* **To do**
Which lines below include "listed"? Copy them all.

(Stored data)
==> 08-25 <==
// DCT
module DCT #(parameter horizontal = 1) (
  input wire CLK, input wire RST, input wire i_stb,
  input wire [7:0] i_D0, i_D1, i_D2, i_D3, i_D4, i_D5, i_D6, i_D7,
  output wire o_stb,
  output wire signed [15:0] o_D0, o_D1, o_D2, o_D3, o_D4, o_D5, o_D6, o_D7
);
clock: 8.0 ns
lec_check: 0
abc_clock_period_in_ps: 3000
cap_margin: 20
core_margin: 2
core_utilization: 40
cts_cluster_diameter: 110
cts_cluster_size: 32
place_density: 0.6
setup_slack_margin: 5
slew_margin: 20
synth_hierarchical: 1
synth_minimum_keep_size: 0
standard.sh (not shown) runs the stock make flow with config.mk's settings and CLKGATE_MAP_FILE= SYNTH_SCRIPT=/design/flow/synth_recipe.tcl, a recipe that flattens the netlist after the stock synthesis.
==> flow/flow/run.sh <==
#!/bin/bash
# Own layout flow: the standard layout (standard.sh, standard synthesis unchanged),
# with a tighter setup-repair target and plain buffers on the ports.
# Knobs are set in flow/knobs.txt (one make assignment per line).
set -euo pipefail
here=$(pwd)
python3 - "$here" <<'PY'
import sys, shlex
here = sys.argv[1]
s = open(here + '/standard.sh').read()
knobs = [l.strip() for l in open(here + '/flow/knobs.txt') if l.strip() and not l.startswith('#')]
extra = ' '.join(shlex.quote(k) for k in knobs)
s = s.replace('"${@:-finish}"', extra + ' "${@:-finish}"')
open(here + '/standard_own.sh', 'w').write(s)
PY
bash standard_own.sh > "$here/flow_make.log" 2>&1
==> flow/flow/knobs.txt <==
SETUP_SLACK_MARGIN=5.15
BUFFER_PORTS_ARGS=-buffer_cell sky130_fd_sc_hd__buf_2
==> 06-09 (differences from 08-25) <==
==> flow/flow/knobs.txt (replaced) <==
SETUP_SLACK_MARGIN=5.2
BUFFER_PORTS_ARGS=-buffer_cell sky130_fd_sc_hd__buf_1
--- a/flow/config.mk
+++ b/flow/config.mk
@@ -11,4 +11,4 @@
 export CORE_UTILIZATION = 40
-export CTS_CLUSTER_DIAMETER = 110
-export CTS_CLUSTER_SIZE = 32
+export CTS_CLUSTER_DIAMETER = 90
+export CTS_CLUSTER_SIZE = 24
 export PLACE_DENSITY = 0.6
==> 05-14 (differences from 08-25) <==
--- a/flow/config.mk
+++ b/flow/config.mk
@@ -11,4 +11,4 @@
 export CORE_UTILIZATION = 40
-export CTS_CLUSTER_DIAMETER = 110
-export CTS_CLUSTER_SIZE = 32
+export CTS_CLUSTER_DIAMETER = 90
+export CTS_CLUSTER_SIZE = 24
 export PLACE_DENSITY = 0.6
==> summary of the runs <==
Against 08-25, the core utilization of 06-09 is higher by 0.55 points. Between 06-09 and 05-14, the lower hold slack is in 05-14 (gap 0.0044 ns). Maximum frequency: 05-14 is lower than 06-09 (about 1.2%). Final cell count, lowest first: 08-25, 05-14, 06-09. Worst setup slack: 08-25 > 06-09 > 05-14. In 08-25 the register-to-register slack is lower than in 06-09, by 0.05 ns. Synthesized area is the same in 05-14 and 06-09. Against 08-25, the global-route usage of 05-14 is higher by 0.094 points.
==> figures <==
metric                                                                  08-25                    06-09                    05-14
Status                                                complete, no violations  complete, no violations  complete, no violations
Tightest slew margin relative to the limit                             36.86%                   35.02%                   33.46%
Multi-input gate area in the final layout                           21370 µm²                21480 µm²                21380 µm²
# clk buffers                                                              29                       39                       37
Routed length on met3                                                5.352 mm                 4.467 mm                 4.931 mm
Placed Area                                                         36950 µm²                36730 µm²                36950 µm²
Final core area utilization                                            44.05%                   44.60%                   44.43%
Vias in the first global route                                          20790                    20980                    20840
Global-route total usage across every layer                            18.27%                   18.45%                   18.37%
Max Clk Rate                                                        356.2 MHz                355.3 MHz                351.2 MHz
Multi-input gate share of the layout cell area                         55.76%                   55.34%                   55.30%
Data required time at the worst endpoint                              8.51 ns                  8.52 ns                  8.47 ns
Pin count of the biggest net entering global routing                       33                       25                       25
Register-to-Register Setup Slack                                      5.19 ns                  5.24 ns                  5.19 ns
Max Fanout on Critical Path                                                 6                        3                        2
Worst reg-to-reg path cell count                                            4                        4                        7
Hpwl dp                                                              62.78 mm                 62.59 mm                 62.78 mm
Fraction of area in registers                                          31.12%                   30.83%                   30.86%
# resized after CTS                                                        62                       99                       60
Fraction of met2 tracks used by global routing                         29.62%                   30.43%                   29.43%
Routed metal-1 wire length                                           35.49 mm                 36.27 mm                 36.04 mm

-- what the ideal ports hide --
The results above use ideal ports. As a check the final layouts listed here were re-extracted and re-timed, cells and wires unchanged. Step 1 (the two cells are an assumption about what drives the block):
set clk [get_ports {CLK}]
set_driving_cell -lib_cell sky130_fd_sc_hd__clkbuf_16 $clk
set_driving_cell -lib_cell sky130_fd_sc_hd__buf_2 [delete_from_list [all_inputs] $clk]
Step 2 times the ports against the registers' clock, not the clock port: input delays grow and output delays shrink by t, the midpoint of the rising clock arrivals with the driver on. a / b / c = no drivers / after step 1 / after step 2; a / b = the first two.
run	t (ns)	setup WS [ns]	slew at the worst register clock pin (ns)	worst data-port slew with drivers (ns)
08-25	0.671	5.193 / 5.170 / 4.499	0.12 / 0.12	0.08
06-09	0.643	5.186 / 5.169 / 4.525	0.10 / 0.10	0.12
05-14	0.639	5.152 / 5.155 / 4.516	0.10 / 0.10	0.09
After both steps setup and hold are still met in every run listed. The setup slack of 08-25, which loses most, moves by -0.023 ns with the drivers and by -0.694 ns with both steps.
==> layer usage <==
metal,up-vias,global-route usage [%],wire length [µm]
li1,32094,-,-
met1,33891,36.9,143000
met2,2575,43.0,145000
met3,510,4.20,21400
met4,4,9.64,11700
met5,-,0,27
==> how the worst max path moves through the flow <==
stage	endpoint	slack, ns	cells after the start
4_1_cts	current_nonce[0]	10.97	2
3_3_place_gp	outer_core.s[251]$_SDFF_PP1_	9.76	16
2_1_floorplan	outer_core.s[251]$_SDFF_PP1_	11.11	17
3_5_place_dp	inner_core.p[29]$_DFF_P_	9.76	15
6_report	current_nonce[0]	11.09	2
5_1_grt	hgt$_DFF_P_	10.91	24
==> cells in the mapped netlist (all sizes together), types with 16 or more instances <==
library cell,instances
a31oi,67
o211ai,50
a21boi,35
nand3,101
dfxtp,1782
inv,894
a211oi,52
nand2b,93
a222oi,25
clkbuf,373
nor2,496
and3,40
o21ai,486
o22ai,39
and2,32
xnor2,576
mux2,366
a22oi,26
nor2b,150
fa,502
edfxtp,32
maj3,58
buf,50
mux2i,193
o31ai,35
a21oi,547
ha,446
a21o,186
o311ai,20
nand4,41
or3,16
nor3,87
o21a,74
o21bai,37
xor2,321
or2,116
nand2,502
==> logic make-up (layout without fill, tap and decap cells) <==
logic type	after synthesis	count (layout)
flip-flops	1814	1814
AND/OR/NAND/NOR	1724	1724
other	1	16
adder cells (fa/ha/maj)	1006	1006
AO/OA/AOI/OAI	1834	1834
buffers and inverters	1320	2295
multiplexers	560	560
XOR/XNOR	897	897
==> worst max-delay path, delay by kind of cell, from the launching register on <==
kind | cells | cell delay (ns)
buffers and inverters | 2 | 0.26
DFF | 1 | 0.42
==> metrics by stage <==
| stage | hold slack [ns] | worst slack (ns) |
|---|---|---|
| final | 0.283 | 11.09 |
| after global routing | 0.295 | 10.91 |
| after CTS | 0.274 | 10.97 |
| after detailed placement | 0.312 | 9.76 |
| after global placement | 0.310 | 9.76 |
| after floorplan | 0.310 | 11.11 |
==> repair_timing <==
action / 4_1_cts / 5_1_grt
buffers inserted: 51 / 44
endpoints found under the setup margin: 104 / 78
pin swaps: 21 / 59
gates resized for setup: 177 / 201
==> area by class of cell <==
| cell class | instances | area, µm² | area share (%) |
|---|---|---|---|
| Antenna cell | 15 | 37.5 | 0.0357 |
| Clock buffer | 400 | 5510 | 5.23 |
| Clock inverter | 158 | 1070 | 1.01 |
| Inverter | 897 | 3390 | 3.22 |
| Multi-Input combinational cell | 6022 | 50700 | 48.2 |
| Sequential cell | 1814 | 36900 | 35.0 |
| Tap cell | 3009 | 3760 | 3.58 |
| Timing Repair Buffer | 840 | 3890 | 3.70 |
* * *
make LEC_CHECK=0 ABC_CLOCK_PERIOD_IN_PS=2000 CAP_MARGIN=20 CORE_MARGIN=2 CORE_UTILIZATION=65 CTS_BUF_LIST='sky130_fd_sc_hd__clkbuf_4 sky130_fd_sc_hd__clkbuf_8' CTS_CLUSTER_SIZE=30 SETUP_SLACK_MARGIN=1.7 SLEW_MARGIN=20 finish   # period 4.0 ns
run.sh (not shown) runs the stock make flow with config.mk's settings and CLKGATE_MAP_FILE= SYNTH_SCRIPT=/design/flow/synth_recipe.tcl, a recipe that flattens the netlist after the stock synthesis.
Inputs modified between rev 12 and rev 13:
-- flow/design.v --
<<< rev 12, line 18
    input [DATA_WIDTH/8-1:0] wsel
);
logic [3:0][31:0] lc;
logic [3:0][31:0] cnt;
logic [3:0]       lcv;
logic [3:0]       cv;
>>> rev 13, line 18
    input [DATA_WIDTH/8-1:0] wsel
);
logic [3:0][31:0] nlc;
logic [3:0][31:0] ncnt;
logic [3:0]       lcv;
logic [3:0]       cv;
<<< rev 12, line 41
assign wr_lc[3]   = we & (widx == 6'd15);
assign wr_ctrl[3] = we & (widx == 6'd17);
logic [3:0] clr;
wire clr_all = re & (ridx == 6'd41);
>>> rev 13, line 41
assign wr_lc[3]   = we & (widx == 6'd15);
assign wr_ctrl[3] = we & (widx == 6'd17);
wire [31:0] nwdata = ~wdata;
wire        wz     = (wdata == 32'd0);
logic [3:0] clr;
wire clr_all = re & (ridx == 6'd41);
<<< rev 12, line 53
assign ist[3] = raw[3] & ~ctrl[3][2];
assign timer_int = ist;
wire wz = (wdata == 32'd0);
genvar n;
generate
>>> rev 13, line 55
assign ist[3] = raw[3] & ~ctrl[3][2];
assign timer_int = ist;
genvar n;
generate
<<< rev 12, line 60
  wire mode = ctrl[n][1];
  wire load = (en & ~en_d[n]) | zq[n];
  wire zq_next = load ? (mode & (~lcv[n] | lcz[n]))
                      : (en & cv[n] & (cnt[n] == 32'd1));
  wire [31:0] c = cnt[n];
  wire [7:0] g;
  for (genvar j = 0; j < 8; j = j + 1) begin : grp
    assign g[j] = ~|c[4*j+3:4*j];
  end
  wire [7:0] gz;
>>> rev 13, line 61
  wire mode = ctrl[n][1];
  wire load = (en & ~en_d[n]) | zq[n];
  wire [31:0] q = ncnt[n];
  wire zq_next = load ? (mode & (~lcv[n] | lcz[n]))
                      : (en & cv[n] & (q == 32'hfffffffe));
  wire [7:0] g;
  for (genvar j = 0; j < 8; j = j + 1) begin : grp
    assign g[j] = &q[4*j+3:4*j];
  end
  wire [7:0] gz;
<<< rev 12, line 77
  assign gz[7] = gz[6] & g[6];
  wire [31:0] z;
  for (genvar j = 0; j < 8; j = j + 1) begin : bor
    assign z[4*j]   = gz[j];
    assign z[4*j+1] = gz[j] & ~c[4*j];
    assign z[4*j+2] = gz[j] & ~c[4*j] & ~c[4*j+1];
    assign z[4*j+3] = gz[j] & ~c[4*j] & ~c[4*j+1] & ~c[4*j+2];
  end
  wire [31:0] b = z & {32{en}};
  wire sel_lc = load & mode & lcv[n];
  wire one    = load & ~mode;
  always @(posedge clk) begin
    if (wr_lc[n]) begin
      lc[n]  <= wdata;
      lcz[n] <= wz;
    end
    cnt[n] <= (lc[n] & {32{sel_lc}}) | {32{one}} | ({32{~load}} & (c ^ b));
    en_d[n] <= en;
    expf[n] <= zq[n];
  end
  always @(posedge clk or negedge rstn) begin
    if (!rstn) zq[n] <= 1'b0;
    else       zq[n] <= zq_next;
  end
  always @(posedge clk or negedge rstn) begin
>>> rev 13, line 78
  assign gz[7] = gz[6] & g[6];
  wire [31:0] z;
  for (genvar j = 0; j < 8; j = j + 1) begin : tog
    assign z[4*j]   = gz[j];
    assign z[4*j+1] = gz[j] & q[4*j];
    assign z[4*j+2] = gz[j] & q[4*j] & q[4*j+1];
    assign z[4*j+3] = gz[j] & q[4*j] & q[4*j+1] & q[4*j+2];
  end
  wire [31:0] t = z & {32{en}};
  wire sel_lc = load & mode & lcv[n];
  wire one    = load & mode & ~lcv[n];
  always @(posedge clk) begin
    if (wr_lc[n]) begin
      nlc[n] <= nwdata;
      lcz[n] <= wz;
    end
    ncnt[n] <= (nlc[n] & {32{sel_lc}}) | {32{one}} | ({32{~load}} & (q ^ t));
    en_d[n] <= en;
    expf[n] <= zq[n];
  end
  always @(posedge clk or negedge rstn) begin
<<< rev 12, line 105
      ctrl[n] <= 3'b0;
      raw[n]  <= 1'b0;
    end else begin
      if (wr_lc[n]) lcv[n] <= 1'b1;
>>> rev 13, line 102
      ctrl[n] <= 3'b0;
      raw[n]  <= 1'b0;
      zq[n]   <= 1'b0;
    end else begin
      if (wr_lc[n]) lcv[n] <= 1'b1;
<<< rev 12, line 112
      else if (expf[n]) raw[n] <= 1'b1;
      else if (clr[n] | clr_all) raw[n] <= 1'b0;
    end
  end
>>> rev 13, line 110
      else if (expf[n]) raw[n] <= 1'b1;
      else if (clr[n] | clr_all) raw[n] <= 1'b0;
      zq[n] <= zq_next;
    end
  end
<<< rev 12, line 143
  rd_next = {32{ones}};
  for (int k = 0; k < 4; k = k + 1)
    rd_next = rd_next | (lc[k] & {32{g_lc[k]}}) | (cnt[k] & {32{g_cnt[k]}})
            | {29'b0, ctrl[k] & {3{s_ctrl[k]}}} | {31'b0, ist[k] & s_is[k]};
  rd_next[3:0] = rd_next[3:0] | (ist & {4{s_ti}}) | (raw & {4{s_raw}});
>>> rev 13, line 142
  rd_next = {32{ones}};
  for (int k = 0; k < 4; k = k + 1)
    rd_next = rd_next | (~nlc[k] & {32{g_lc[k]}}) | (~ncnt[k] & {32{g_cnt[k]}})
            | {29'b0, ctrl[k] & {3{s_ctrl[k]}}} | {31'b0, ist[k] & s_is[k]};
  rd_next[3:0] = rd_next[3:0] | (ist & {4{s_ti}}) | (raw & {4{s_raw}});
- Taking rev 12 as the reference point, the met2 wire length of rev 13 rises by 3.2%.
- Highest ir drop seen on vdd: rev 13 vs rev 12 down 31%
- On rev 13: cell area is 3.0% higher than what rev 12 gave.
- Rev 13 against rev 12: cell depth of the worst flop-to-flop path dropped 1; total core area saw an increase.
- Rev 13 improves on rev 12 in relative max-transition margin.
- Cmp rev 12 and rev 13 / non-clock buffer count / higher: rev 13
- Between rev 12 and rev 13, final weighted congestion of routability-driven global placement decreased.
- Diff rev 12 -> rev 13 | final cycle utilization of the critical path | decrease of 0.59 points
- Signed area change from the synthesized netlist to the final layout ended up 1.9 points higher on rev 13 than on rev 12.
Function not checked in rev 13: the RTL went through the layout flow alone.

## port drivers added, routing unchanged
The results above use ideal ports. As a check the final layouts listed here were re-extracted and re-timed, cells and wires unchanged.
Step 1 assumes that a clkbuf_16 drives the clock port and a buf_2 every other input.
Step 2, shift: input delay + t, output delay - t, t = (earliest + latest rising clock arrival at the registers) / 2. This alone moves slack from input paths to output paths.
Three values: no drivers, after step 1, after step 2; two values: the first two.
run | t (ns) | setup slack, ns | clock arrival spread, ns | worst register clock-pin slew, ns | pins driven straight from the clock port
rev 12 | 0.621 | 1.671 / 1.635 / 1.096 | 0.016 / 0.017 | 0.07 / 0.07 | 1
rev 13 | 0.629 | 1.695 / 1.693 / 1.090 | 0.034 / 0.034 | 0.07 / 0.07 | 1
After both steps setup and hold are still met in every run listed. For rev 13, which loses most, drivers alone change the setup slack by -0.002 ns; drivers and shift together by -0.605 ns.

* **Exercise solution**
The results above use ideal ports. As a check the final layouts listed here were re-extracted and re-timed, cells and wires unchanged. Step 1 (the two cells are an assumption about what drives the block):
After both steps setup and hold are still met in every run listed. The setup slack of 08-25, which loses most, moves by -0.023 ns with the drivers and by -0.694 ns with both steps.
The results above use ideal ports. As a check the final layouts listed here were re-extracted and re-timed, cells and wires unchanged.
After both steps setup and hold are still met in every run listed. For rev 13, which loses most, drivers alone change the setup slack by -0.002 ns; drivers and shift together by -0.605 ns.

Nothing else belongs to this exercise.